## Entries supplied:

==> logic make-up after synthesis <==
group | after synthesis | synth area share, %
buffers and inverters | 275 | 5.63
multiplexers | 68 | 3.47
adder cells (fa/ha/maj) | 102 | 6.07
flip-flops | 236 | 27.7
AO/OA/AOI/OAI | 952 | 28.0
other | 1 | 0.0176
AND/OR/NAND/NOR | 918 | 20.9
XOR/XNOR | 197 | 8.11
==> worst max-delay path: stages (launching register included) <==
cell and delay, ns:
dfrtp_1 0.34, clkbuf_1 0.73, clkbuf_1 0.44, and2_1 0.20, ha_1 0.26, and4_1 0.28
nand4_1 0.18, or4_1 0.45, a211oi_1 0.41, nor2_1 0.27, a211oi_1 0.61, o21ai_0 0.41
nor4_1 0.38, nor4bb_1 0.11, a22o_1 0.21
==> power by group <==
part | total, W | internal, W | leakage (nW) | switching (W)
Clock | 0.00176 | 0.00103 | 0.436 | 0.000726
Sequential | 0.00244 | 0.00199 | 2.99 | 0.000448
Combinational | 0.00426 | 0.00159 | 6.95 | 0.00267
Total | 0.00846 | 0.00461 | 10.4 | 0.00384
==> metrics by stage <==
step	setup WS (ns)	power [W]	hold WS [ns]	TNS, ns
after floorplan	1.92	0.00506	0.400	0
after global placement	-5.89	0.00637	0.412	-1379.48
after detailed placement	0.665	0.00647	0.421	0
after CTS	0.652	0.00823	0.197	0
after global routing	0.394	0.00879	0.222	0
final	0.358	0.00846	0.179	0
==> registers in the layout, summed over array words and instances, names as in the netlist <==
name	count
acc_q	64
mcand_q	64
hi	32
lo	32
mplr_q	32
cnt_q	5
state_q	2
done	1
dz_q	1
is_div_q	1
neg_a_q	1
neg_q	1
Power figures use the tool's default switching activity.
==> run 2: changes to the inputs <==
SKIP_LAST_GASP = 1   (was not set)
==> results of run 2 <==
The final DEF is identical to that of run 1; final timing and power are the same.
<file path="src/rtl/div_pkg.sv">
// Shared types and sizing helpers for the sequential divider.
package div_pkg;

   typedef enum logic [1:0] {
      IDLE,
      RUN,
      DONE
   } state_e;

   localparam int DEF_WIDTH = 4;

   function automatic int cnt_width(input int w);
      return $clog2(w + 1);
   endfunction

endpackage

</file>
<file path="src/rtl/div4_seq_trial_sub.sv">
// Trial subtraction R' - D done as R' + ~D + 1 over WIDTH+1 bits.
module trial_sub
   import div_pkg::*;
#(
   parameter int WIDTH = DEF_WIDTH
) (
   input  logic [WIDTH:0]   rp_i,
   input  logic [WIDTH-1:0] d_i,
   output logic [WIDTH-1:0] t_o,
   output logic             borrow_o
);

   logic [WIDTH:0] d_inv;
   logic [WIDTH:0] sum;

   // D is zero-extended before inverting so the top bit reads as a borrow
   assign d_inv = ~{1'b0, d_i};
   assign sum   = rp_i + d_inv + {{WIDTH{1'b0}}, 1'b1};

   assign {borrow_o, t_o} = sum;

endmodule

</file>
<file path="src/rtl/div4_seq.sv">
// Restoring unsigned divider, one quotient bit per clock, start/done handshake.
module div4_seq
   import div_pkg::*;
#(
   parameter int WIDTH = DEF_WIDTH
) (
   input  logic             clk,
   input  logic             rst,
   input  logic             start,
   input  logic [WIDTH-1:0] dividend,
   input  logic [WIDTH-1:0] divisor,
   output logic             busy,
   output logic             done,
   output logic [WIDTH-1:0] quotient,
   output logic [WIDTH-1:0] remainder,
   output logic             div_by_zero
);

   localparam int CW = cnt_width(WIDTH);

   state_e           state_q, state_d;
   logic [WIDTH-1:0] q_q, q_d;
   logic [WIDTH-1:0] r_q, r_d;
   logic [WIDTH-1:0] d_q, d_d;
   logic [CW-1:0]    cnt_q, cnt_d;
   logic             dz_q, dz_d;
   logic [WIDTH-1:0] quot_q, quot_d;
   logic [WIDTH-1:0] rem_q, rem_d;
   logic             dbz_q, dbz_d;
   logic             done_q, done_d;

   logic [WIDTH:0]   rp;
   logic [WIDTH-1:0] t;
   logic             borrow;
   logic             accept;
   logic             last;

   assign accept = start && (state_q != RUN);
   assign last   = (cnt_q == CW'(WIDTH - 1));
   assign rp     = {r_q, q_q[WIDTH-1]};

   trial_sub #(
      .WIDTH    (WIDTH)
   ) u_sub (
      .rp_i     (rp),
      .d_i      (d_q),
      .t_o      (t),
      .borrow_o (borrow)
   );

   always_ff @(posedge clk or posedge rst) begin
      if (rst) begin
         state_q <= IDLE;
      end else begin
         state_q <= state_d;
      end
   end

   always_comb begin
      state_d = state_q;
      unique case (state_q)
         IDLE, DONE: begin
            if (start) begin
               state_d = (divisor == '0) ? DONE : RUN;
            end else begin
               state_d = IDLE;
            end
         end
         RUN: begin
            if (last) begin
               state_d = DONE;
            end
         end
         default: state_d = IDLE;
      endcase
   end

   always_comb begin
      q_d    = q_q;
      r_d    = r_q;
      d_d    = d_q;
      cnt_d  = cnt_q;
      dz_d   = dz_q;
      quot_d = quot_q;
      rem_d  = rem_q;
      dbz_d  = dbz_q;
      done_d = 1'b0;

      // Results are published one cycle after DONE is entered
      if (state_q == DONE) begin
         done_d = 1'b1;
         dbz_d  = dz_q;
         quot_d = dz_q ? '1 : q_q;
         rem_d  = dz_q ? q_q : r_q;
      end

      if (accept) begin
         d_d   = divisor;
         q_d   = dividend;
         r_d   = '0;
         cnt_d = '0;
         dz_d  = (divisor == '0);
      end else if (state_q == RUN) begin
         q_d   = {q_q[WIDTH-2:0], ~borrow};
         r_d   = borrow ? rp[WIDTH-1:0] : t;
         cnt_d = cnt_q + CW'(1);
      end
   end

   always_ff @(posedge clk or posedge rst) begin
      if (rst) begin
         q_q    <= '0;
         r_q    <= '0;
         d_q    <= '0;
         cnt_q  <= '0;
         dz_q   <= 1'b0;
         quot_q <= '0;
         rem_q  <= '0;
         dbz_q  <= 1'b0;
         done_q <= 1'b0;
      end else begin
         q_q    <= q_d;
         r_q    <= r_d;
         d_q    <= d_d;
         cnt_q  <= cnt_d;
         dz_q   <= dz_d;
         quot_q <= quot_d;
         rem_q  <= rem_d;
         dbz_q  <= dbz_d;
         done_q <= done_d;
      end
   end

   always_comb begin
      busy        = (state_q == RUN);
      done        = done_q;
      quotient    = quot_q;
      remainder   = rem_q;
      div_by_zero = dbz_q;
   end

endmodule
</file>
--
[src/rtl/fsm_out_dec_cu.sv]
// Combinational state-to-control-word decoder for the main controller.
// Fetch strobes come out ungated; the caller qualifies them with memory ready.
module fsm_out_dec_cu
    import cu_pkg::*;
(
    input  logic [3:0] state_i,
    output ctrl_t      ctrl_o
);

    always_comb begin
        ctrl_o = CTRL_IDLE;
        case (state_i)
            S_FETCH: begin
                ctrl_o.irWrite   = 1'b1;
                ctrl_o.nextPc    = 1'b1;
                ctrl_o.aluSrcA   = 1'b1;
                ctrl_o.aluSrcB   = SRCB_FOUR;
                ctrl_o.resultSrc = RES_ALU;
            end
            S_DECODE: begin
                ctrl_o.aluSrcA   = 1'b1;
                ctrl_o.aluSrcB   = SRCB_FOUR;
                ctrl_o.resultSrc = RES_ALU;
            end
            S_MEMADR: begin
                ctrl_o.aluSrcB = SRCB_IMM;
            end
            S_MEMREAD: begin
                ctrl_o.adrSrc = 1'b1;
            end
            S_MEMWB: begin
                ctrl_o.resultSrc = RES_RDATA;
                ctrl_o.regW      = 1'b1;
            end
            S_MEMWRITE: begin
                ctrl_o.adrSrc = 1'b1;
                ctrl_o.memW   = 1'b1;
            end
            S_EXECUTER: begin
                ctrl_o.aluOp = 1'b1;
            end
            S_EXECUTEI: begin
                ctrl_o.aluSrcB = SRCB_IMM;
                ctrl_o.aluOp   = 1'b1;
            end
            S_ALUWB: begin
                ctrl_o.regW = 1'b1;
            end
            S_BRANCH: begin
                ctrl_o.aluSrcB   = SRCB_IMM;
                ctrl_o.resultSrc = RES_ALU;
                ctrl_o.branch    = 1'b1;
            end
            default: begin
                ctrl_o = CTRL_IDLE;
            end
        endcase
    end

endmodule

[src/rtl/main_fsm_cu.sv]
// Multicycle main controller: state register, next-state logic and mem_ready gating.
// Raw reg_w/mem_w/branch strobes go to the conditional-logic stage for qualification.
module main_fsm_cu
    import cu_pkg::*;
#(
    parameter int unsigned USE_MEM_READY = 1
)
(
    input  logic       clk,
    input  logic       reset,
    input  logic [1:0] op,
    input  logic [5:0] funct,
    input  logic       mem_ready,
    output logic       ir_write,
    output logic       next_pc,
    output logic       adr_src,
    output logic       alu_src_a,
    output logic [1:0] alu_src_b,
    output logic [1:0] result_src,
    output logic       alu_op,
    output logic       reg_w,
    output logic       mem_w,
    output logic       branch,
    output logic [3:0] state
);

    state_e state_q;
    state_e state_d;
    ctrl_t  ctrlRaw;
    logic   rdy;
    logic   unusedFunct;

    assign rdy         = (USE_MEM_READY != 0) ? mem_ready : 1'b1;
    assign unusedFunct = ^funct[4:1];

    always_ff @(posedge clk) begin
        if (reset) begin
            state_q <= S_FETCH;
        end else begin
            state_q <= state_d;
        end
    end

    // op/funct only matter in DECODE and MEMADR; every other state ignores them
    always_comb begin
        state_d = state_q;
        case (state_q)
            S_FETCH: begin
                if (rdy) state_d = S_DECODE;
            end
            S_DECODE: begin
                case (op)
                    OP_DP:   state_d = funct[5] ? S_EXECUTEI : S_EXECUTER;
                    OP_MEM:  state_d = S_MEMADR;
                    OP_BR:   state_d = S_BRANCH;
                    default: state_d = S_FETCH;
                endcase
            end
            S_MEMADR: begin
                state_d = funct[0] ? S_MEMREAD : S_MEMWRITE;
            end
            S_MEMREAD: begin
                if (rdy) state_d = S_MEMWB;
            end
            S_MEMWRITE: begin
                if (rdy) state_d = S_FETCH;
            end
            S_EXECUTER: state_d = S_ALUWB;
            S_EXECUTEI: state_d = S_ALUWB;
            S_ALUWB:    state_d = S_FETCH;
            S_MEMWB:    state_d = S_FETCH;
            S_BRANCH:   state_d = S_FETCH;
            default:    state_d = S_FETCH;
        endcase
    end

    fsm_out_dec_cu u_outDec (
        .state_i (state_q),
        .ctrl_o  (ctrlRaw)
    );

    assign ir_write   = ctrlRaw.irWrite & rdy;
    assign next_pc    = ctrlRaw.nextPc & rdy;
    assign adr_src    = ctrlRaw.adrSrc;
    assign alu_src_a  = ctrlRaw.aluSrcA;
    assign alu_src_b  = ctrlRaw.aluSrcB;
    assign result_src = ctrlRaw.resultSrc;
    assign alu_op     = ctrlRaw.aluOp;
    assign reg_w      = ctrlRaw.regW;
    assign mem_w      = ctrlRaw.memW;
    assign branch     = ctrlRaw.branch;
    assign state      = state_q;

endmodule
==
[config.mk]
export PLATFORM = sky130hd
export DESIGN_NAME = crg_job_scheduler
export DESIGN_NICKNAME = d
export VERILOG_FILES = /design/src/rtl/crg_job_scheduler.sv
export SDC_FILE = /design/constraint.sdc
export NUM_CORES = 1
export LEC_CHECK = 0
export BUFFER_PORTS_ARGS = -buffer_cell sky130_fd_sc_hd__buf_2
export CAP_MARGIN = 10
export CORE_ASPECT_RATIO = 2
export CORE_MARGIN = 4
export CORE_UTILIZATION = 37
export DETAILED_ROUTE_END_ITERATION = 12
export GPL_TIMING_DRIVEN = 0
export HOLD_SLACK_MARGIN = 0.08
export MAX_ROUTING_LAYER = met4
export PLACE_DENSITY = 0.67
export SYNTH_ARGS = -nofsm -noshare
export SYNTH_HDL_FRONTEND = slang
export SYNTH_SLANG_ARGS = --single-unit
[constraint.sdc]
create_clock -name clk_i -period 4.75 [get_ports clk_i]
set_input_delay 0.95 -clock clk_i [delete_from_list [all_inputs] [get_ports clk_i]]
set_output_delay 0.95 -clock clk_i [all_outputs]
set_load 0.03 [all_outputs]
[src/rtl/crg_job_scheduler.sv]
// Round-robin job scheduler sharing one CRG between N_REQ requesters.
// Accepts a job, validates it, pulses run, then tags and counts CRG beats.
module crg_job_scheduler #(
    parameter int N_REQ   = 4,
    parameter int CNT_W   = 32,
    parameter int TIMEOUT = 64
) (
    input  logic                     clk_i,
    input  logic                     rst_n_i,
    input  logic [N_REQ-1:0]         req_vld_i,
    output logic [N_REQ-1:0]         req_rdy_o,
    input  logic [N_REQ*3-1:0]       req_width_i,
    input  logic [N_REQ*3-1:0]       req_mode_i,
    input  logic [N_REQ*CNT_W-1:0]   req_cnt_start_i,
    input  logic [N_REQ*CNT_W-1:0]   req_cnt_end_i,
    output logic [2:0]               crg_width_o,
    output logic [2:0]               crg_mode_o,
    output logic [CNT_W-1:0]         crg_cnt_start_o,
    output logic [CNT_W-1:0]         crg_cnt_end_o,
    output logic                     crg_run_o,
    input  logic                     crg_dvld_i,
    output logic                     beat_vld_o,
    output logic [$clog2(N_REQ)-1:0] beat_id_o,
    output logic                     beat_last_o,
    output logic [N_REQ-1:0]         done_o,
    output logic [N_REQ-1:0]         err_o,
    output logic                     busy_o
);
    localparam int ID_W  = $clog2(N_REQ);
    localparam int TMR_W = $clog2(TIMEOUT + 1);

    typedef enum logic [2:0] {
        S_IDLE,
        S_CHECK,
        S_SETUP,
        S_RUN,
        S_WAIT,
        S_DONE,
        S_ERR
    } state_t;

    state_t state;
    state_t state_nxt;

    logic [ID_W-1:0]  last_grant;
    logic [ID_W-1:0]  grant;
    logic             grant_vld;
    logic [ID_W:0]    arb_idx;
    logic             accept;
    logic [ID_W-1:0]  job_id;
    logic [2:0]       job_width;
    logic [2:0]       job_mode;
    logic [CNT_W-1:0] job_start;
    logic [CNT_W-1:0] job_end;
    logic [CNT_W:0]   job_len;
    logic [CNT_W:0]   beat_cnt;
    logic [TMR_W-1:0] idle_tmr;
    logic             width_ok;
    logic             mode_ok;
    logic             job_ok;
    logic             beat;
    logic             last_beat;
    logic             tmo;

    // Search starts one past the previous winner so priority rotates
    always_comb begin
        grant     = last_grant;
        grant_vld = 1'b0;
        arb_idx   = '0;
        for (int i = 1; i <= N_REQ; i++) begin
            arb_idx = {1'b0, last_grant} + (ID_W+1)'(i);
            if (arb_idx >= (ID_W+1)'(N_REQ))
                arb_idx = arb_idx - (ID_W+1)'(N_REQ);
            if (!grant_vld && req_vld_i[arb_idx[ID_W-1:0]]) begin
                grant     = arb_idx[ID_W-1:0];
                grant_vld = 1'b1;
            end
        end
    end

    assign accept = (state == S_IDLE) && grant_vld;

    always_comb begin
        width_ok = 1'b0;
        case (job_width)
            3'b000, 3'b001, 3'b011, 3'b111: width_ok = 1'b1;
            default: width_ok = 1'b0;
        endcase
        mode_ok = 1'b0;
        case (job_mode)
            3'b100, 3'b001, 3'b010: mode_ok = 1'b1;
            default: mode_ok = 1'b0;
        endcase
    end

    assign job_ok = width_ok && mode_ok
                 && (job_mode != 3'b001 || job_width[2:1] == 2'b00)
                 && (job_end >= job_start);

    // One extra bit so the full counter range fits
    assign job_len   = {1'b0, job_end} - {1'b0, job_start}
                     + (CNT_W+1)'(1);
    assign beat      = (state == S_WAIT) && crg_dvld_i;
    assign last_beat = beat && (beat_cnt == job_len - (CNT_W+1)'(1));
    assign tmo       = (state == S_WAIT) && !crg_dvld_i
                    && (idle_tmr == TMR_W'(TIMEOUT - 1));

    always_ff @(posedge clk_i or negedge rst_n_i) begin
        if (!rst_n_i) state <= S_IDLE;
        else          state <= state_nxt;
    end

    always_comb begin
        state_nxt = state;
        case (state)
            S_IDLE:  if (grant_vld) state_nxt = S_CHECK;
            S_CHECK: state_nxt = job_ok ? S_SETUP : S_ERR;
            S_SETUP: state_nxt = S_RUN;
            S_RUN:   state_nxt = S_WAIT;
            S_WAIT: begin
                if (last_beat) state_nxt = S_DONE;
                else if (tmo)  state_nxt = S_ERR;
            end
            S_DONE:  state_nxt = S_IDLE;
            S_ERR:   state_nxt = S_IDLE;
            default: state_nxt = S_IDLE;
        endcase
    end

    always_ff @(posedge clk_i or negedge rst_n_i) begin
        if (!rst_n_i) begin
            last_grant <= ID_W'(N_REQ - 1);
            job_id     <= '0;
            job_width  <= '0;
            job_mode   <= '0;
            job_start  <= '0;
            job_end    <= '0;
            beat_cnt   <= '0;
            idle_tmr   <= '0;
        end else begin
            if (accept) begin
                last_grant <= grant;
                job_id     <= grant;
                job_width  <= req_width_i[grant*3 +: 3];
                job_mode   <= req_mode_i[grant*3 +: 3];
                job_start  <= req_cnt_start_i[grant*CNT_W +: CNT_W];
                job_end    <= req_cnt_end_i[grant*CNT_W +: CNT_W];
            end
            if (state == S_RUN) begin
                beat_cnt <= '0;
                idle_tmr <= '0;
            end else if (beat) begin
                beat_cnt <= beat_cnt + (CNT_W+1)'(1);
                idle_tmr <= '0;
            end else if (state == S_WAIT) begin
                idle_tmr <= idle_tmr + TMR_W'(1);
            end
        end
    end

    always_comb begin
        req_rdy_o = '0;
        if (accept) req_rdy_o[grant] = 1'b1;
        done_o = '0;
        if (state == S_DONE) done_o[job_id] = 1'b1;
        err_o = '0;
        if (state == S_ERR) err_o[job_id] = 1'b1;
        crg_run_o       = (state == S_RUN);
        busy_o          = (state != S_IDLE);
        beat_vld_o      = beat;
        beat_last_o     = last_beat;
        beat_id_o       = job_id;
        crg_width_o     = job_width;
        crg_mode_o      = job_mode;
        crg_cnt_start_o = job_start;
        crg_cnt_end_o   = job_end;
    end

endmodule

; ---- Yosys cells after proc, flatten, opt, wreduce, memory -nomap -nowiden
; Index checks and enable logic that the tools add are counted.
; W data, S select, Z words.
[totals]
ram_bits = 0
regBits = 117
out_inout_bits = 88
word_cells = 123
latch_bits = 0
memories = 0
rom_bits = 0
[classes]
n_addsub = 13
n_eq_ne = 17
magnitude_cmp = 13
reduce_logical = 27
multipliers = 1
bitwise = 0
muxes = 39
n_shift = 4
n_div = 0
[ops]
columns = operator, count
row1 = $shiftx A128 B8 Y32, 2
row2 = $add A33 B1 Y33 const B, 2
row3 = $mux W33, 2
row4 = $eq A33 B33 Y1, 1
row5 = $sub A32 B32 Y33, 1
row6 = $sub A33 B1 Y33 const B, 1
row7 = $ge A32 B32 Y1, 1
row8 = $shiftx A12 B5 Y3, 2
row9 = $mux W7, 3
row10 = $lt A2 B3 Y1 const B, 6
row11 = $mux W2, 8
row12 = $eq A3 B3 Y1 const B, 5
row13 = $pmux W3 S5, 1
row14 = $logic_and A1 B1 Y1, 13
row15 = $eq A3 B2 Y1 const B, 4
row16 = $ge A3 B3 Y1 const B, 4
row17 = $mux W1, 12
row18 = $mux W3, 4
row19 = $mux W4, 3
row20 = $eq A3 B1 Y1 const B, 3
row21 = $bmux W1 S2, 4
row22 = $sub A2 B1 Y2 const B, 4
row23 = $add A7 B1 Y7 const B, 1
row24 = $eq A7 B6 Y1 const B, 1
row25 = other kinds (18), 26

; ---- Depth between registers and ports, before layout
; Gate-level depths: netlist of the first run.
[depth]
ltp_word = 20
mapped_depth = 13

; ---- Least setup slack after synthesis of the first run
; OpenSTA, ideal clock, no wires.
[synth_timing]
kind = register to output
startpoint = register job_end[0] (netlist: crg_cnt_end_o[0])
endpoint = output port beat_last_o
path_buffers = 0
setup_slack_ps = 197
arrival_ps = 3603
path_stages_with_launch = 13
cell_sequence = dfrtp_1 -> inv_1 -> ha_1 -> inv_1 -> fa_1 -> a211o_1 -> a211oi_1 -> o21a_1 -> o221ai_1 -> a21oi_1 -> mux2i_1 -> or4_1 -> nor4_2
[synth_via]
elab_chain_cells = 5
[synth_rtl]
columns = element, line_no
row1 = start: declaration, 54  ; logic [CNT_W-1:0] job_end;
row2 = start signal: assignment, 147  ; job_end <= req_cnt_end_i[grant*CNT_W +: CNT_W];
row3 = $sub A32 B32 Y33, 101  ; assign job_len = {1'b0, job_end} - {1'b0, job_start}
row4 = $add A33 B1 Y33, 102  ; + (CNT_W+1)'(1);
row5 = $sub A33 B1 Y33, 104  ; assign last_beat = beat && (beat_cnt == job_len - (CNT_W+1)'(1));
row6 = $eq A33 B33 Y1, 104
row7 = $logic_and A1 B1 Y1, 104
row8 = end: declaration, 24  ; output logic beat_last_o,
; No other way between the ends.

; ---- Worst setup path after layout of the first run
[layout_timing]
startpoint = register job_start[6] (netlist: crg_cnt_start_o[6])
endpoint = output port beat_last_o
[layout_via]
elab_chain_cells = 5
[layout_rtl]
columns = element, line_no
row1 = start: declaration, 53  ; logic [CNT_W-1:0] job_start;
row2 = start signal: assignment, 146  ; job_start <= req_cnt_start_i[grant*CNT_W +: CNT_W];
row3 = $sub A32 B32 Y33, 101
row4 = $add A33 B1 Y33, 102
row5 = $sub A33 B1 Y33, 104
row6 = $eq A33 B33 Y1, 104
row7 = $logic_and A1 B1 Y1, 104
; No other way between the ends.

## Task requirements:
Please give back exactly the lines of the listing above that run from the one containing "registers in the" through the one containing "results of run", and only those.

## Response for this exercise:
==> registers in the layout, summed over array words and instances, names as in the netlist <==
name	count
acc_q	64
mcand_q	64
hi	32
lo	32
mplr_q	32
cnt_q	5
state_q	2
done	1
dz_q	1
is_div_q	1
neg_a_q	1
neg_q	1
Power figures use the tool's default switching activity.
==> run 2: changes to the inputs <==
SKIP_LAST_GASP = 1   (was not set)
==> results of run 2 <==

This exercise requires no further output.